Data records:
## src/rtl/systolic_pkg.sv

```systemverilog
// Shared definitions for the systolic processing-element datapath.
package systolic_pkg;

  localparam int WORD_WIDTH_DEFAULT = 8;
  localparam int ACC_WIDTH_DEFAULT  = 32;
  localparam int CNT_WIDTH_DEFAULT  = 8;

  // Occupancy of the one-entry result register.
  typedef enum logic {
    EMPTY = 1'b0,
    FULL  = 1'b1
  } out_state_t;

endpackage

```

## src/rtl/mac_accumulator_if.sv

```systemverilog
// Product-stream input and result output of the accumulator, as one bundle.
interface mac_accumulator_if
  import systolic_pkg::*;
#(
  parameter int WORD_WIDTH = WORD_WIDTH_DEFAULT,
  parameter int ACC_WIDTH  = ACC_WIDTH_DEFAULT,
  parameter int CNT_WIDTH  = CNT_WIDTH_DEFAULT
);

  logic                    in_valid;
  logic                    in_ready;
  logic [2*WORD_WIDTH-1:0] in_prod;
  logic                    in_last;
  logic                    flush;
  logic                    out_valid;
  logic                    out_ready;
  logic [ACC_WIDTH-1:0]    out_sum;
  logic [CNT_WIDTH-1:0]    out_count;
  logic                    out_overflow;

  // Upstream producer / downstream consumer side.
  modport master (
    output in_valid, in_prod, in_last, flush, out_ready,
    input  in_ready, out_valid, out_sum, out_count, out_overflow
  );

  // Accumulator side.
  modport slave (
    input  in_valid, in_prod, in_last, flush, out_ready,
    output in_ready, out_valid, out_sum, out_count, out_overflow
  );

endinterface

```

## src/rtl/mac_accumulator.sv

```systemverilog
// Sums groups of unsigned products into a wide accumulator and presents each
// finished group sum, beat count and overflow flag on a valid/ready output.
module mac_accumulator
  import systolic_pkg::*;
#(
  parameter int WORD_WIDTH = WORD_WIDTH_DEFAULT,
  parameter int ACC_WIDTH  = ACC_WIDTH_DEFAULT,
  parameter int CNT_WIDTH  = CNT_WIDTH_DEFAULT
) (
  input  logic             clk,
  input  logic             reset_n,
  mac_accumulator_if.slave bus
);

  // A product must always fit in the accumulator.
  if (ACC_WIDTH < 2*WORD_WIDTH) begin : g_width_check
    $error("mac_accumulator: ACC_WIDTH must be >= 2*WORD_WIDTH");
  end

  logic [ACC_WIDTH-1:0] acc;
  logic [CNT_WIDTH-1:0] cnt;
  logic                 ovf;
  logic [ACC_WIDTH-1:0] out_sum_q;
  logic [CNT_WIDTH-1:0] out_count_q;
  logic                 out_ovf_q;
  out_state_t           state;

  logic [ACC_WIDTH:0]   sum_ext;
  logic [CNT_WIDTH-1:0] cnt_inc;
  logic                 in_ready_int;
  logic                 accept;

  // Input stalls only while a result is held and not being taken; flush and
  // reset both block acceptance. Deliberately independent of in_valid.
  assign in_ready_int = reset_n && !bus.flush && ((state == EMPTY) || bus.out_ready);
  assign accept       = bus.in_valid && in_ready_int;

  // One extra bit on the adder captures the carry out of the accumulator.
  assign sum_ext = {1'b0, acc} + (ACC_WIDTH+1)'(bus.in_prod);

  // Beat counter saturates at all-ones instead of wrapping.
  assign cnt_inc = (cnt == '1) ? cnt : cnt + 1'b1;

  // Partial-sum accumulation, result capture and output-register occupancy.
  always_ff @(posedge clk or negedge reset_n) begin
    if (!reset_n) begin
      acc         <= '0;
      cnt         <= '0;
      ovf         <= 1'b0;
      out_sum_q   <= '0;
      out_count_q <= '0;
      out_ovf_q   <= 1'b0;
      state       <= EMPTY;
    end else begin
      if (bus.flush) begin
        acc <= '0;
        cnt <= '0;
        ovf <= 1'b0;
      end else if (accept) begin
        if (bus.in_last) begin
          out_sum_q   <= sum_ext[ACC_WIDTH-1:0];
          out_count_q <= cnt_inc;
          out_ovf_q   <= ovf | sum_ext[ACC_WIDTH];
          acc         <= '0;
          cnt         <= '0;
          ovf         <= 1'b0;
        end else begin
          acc <= sum_ext[ACC_WIDTH-1:0];
          cnt <= cnt_inc;
          ovf <= ovf | sum_ext[ACC_WIDTH];
        end
      end

      if (accept && bus.in_last) begin
        state <= FULL;
      end else if (bus.out_ready) begin
        state <= EMPTY;
      end
    end
  end

  assign bus.in_ready     = in_ready_int;
  assign bus.out_valid    = (state == FULL);
  assign bus.out_sum      = out_sum_q;
  assign bus.out_count    = out_count_q;
  assign bus.out_overflow = out_ovf_q;

endmodule

```

## src/flat_wrapper.sv

```systemverilog
// flat-port wrapper written by rule: the top's interface ports become plain ports
module mac_accumulator_flat import systolic_pkg::*;
#(
  parameter int WORD_WIDTH = WORD_WIDTH_DEFAULT,
  parameter int ACC_WIDTH  = ACC_WIDTH_DEFAULT,
  parameter int CNT_WIDTH  = CNT_WIDTH_DEFAULT
)
  (clk, reset_n, bus_in_valid, bus_in_prod, bus_in_last, bus_flush, bus_out_ready, bus_in_ready, bus_out_valid, bus_out_sum, bus_out_count, bus_out_overflow);
  mac_accumulator_if #(.WORD_WIDTH(WORD_WIDTH), .ACC_WIDTH(ACC_WIDTH), .CNT_WIDTH(CNT_WIDTH)) bus_i ();
  input  logic clk;
  input  logic reset_n;
  input wire logic [$bits(bus_i.in_valid)-1:0] bus_in_valid;
  input wire logic [$bits(bus_i.in_prod)-1:0] bus_in_prod;
  input wire logic [$bits(bus_i.in_last)-1:0] bus_in_last;
  input wire logic [$bits(bus_i.flush)-1:0] bus_flush;
  input wire logic [$bits(bus_i.out_ready)-1:0] bus_out_ready;
  output wire logic [$bits(bus_i.in_ready)-1:0] bus_in_ready;
  output wire logic [$bits(bus_i.out_valid)-1:0] bus_out_valid;
  output wire logic [$bits(bus_i.out_sum)-1:0] bus_out_sum;
  output wire logic [$bits(bus_i.out_count)-1:0] bus_out_count;
  output wire logic [$bits(bus_i.out_overflow)-1:0] bus_out_overflow;
  assign bus_i.in_valid = bus_in_valid;
  assign bus_i.in_prod = bus_in_prod;
  assign bus_i.in_last = bus_in_last;
  assign bus_i.flush = bus_flush;
  assign bus_i.out_ready = bus_out_ready;
  assign bus_in_ready = bus_i.in_ready;
  assign bus_out_valid = bus_i.out_valid;
  assign bus_out_sum = bus_i.out_sum;
  assign bus_out_count = bus_i.out_count;
  assign bus_out_overflow = bus_i.out_overflow;
  mac_accumulator #(.WORD_WIDTH(WORD_WIDTH), .ACC_WIDTH(ACC_WIDTH), .CNT_WIDTH(CNT_WIDTH)) u_core (.clk(clk), .reset_n(reset_n), .bus(bus_i));
endmodule
```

What you should do =
Without changing a single word, reproduce the entries above.

Exercise result =
## src/rtl/systolic_pkg.sv

```systemverilog
// Shared definitions for the systolic processing-element datapath.
package systolic_pkg;

  localparam int WORD_WIDTH_DEFAULT = 8;
  localparam int ACC_WIDTH_DEFAULT  = 32;
  localparam int CNT_WIDTH_DEFAULT  = 8;

  // Occupancy of the one-entry result register.
  typedef enum logic {
    EMPTY = 1'b0,
    FULL  = 1'b1
  } out_state_t;

endpackage

```

## src/rtl/mac_accumulator_if.sv

```systemverilog
// Product-stream input and result output of the accumulator, as one bundle.
interface mac_accumulator_if
  import systolic_pkg::*;
#(
  parameter int WORD_WIDTH = WORD_WIDTH_DEFAULT,
  parameter int ACC_WIDTH  = ACC_WIDTH_DEFAULT,
  parameter int CNT_WIDTH  = CNT_WIDTH_DEFAULT
);

  logic                    in_valid;
  logic                    in_ready;
  logic [2*WORD_WIDTH-1:0] in_prod;
  logic                    in_last;
  logic                    flush;
  logic                    out_valid;
  logic                    out_ready;
  logic [ACC_WIDTH-1:0]    out_sum;
  logic [CNT_WIDTH-1:0]    out_count;
  logic                    out_overflow;

  // Upstream producer / downstream consumer side.
  modport master (
    output in_valid, in_prod, in_last, flush, out_ready,
    input  in_ready, out_valid, out_sum, out_count, out_overflow
  );

  // Accumulator side.
  modport slave (
    input  in_valid, in_prod, in_last, flush, out_ready,
    output in_ready, out_valid, out_sum, out_count, out_overflow
  );

endinterface

```

## src/rtl/mac_accumulator.sv

```systemverilog
// Sums groups of unsigned products into a wide accumulator and presents each
// finished group sum, beat count and overflow flag on a valid/ready output.
module mac_accumulator
  import systolic_pkg::*;
#(
  parameter int WORD_WIDTH = WORD_WIDTH_DEFAULT,
  parameter int ACC_WIDTH  = ACC_WIDTH_DEFAULT,
  parameter int CNT_WIDTH  = CNT_WIDTH_DEFAULT
) (
  input  logic             clk,
  input  logic             reset_n,
  mac_accumulator_if.slave bus
);

  // A product must always fit in the accumulator.
  if (ACC_WIDTH < 2*WORD_WIDTH) begin : g_width_check
    $error("mac_accumulator: ACC_WIDTH must be >= 2*WORD_WIDTH");
  end

  logic [ACC_WIDTH-1:0] acc;
  logic [CNT_WIDTH-1:0] cnt;
  logic                 ovf;
  logic [ACC_WIDTH-1:0] out_sum_q;
  logic [CNT_WIDTH-1:0] out_count_q;
  logic                 out_ovf_q;
  out_state_t           state;

  logic [ACC_WIDTH:0]   sum_ext;
  logic [CNT_WIDTH-1:0] cnt_inc;
  logic                 in_ready_int;
  logic                 accept;

  // Input stalls only while a result is held and not being taken; flush and
  // reset both block acceptance. Deliberately independent of in_valid.
  assign in_ready_int = reset_n && !bus.flush && ((state == EMPTY) || bus.out_ready);
  assign accept       = bus.in_valid && in_ready_int;

  // One extra bit on the adder captures the carry out of the accumulator.
  assign sum_ext = {1'b0, acc} + (ACC_WIDTH+1)'(bus.in_prod);

  // Beat counter saturates at all-ones instead of wrapping.
  assign cnt_inc = (cnt == '1) ? cnt : cnt + 1'b1;

  // Partial-sum accumulation, result capture and output-register occupancy.
  always_ff @(posedge clk or negedge reset_n) begin
    if (!reset_n) begin
      acc         <= '0;
      cnt         <= '0;
      ovf         <= 1'b0;
      out_sum_q   <= '0;
      out_count_q <= '0;
      out_ovf_q   <= 1'b0;
      state       <= EMPTY;
    end else begin
      if (bus.flush) begin
        acc <= '0;
        cnt <= '0;
        ovf <= 1'b0;
      end else if (accept) begin
        if (bus.in_last) begin
          out_sum_q   <= sum_ext[ACC_WIDTH-1:0];
          out_count_q <= cnt_inc;
          out_ovf_q   <= ovf | sum_ext[ACC_WIDTH];
          acc         <= '0;
          cnt         <= '0;
          ovf         <= 1'b0;
        end else begin
          acc <= sum_ext[ACC_WIDTH-1:0];
          cnt <= cnt_inc;
          ovf <= ovf | sum_ext[ACC_WIDTH];
        end
      end

      if (accept && bus.in_last) begin
        state <= FULL;
      end else if (bus.out_ready) begin
        state <= EMPTY;
      end
    end
  end

  assign bus.in_ready     = in_ready_int;
  assign bus.out_valid    = (state == FULL);
  assign bus.out_sum      = out_sum_q;
  assign bus.out_count    = out_count_q;
  assign bus.out_overflow = out_ovf_q;

endmodule

```

## src/flat_wrapper.sv

```systemverilog
// flat-port wrapper written by rule: the top's interface ports become plain ports
module mac_accumulator_flat import systolic_pkg::*;
#(
  parameter int WORD_WIDTH = WORD_WIDTH_DEFAULT,
  parameter int ACC_WIDTH  = ACC_WIDTH_DEFAULT,
  parameter int CNT_WIDTH  = CNT_WIDTH_DEFAULT
)
  (clk, reset_n, bus_in_valid, bus_in_prod, bus_in_last, bus_flush, bus_out_ready, bus_in_ready, bus_out_valid, bus_out_sum, bus_out_count, bus_out_overflow);
  mac_accumulator_if #(.WORD_WIDTH(WORD_WIDTH), .ACC_WIDTH(ACC_WIDTH), .CNT_WIDTH(CNT_WIDTH)) bus_i ();
  input  logic clk;
  input  logic reset_n;
  input wire logic [$bits(bus_i.in_valid)-1:0] bus_in_valid;
  input wire logic [$bits(bus_i.in_prod)-1:0] bus_in_prod;
  input wire logic [$bits(bus_i.in_last)-1:0] bus_in_last;
  input wire logic [$bits(bus_i.flush)-1:0] bus_flush;
  input wire logic [$bits(bus_i.out_ready)-1:0] bus_out_ready;
  output wire logic [$bits(bus_i.in_ready)-1:0] bus_in_ready;
  output wire logic [$bits(bus_i.out_valid)-1:0] bus_out_valid;
  output wire logic [$bits(bus_i.out_sum)-1:0] bus_out_sum;
  output wire logic [$bits(bus_i.out_count)-1:0] bus_out_count;
  output wire logic [$bits(bus_i.out_overflow)-1:0] bus_out_overflow;
  assign bus_i.in_valid = bus_in_valid;
  assign bus_i.in_prod = bus_in_prod;
  assign bus_i.in_last = bus_in_last;
  assign bus_i.flush = bus_flush;
  assign bus_i.out_ready = bus_out_ready;
  assign bus_in_ready = bus_i.in_ready;
  assign bus_out_valid = bus_i.out_valid;
  assign bus_out_sum = bus_i.out_sum;
  assign bus_out_count = bus_i.out_count;
  assign bus_out_overflow = bus_i.out_overflow;
  mac_accumulator #(.WORD_WIDTH(WORD_WIDTH), .ACC_WIDTH(ACC_WIDTH), .CNT_WIDTH(CNT_WIDTH)) u_core (.clk(clk), .reset_n(reset_n), .bus(bus_i));
endmodule
```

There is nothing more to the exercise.